How it stacks against MDacne
MDacne is the popular paid acne app, with custom product subscriptions baked in. It is a useful tool if you want a structured product regimen and a built-in coaching layer. The model is different: SkinTheory is a tracker that wants you to know yourself; MDacne is a brand that wants to sell you its kit. For readers who already have a routine they are happy with and want better measurement, SkinTheory wins. For readers who are starting from zero, MDacne offers more handholding.
Browse the rest of our hormonal-cycle skincare coverage on Elelaf.
Try it here: SkinTheory.
FAQ
Do I need a regular cycle for the app to work? The cycle features are most useful with a predictable cycle, but the daily log works regardless.
Does it replace a dermatologist? No.

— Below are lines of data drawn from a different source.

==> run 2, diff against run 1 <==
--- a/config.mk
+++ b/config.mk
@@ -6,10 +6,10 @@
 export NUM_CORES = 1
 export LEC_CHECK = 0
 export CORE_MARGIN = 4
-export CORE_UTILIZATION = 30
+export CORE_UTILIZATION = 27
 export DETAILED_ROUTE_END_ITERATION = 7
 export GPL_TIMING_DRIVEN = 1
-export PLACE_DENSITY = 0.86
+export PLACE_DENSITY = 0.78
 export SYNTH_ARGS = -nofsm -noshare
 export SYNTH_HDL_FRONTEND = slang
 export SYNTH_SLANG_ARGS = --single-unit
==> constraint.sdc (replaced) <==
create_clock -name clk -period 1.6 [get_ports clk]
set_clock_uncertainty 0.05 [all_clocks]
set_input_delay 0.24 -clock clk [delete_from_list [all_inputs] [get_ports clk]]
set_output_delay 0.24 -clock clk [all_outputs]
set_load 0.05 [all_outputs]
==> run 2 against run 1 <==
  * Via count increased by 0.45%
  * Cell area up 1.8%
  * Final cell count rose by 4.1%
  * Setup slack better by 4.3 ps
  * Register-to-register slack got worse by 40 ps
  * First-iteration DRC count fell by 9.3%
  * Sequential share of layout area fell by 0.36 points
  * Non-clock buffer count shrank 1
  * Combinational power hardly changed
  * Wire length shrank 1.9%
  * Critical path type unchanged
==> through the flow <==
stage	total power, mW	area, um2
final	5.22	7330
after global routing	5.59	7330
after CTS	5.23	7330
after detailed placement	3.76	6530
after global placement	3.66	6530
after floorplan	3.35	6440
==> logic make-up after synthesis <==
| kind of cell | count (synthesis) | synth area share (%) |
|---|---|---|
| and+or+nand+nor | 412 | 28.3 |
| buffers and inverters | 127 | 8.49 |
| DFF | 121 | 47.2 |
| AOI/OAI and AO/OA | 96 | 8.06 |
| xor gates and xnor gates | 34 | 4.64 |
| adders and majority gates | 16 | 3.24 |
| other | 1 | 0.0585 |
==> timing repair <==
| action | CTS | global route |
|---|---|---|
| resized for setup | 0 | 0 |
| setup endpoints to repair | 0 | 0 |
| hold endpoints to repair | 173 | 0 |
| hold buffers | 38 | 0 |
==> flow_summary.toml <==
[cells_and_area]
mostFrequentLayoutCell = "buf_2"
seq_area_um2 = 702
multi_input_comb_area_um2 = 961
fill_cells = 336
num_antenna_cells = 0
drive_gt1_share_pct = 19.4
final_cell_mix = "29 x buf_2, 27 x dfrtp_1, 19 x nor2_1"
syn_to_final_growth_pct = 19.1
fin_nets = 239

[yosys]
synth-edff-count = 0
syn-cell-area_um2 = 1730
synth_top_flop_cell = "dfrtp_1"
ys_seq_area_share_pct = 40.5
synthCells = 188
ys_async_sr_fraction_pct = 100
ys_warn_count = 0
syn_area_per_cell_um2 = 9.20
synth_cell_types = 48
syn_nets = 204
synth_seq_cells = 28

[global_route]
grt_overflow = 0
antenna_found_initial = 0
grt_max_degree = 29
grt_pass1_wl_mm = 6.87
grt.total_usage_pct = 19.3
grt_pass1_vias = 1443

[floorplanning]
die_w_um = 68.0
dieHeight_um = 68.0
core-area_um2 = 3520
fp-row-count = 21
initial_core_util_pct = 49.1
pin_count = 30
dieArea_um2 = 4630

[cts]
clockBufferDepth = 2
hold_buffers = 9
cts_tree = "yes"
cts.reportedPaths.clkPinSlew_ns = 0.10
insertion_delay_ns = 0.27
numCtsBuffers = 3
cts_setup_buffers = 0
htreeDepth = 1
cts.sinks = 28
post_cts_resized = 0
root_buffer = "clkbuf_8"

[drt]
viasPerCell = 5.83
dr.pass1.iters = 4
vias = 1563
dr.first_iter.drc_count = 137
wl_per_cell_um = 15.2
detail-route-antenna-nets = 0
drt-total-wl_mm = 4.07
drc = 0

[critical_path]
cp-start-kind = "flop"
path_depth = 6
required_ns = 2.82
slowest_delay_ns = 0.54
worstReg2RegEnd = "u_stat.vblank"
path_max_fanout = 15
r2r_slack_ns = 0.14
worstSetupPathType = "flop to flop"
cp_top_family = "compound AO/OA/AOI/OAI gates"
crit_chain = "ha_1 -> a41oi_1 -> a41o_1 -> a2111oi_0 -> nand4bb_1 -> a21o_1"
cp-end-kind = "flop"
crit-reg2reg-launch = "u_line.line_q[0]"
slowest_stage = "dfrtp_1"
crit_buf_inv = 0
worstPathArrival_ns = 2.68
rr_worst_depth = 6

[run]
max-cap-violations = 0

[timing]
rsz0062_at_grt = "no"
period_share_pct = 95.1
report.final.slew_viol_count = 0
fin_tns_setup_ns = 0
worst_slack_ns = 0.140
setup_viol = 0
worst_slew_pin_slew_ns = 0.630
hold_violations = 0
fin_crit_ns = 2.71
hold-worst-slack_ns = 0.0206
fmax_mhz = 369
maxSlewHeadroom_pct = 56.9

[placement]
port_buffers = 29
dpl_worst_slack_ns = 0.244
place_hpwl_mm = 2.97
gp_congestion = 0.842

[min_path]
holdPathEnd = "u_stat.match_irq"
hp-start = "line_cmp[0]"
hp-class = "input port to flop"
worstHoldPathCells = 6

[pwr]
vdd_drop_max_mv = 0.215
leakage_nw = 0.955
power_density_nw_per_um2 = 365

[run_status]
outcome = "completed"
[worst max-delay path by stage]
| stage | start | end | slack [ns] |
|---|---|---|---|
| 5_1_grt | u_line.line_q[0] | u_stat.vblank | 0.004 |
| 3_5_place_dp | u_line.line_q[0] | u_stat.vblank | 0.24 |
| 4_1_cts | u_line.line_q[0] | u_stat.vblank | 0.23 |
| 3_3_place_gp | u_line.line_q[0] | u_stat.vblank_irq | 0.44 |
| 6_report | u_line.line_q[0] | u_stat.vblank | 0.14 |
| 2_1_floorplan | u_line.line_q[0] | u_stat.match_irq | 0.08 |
===== src/rtl/rxsm_pkg.sv =====
// Shared types and code-group constants for the rate-tolerant receive tracker.
// Assumes 8-bit decoded code groups.
package rxsm_pkg;
    localparam int BYTE_W = 8;

    typedef enum logic [1:0] {
        XM_CONFIG = 2'd0,
        XM_IDLE   = 2'd1,
        XM_DATA   = 2'd2
    } xmit_e;

    typedef enum logic [3:0] {
        S_LINK_FAILED = 4'd0,
        S_WAIT_K      = 4'd1,
        S_GOT_K       = 4'd2,
        S_CFG_B       = 4'd3,
        S_CFG_LO      = 4'd4,
        S_CFG_HI      = 4'd5,
        S_IDLE_D      = 4'd6,
        S_INVALID     = 4'd7,
        S_CARRIER     = 4'd8,
        S_FALSE_CAR   = 4'd9
    } rx_state_e;

    localparam logic [BYTE_W-1:0] CG_COMMA    = 8'hBC;
    localparam logic [BYTE_W-1:0] CG_CFG_A    = 8'hB5;
    localparam logic [BYTE_W-1:0] CG_CFG_B    = 8'h42;
    localparam logic [BYTE_W-1:0] CG_SOF      = 8'hFB;
    localparam logic [BYTE_W-1:0] RXD_FALSE   = 8'h0E;
    localparam logic [BYTE_W-1:0] RXD_PREAMB  = 8'h55;
endpackage


===== src/rtl/rxsm_lag.sv =====
// Delay line of LAG register stages for a W-bit bundle.
// Assumes synchronous active-low reset; LAG of zero gives a plain wire.
module rxsm_lag #(
    parameter int LAG = 1,
    parameter int W   = 16
) (
    input  logic         clk,
    input  logic         rst_n,
    input  logic [W-1:0] d_in,
    output logic [W-1:0] d_out
);
    generate
        if (LAG == 0) begin : g_wire
            assign d_out = d_in;
        end else begin : g_regs
            logic [W-1:0] stage_q [LAG];
            // Shift the bundle one stage per clock.
            always_ff @(posedge clk) begin
                if (!rst_n) begin
                    for (int i = 0; i < LAG; i++) stage_q[i] <= '0;
                end else begin
                    stage_q[0] <= d_in;
                    for (int i = 1; i < LAG; i++) stage_q[i] <= stage_q[i-1];
                end
            end
            assign d_out = stage_q[LAG-1];
        end
    endgenerate
endmodule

It gives you data to bring to one.
Is the free tier enough? Yes for the first eight to twelve weeks. Upgrade only if you want correlation math done for you.
Is my data sold? Check the current privacy terms in the app. The developer states that data is not sold; verify before you log anything you would not want shared.
Will the photos shame me? No. The interface is calm and clinical rather than gamified. If photo-tracking is a trigger, skip it and use written logs only.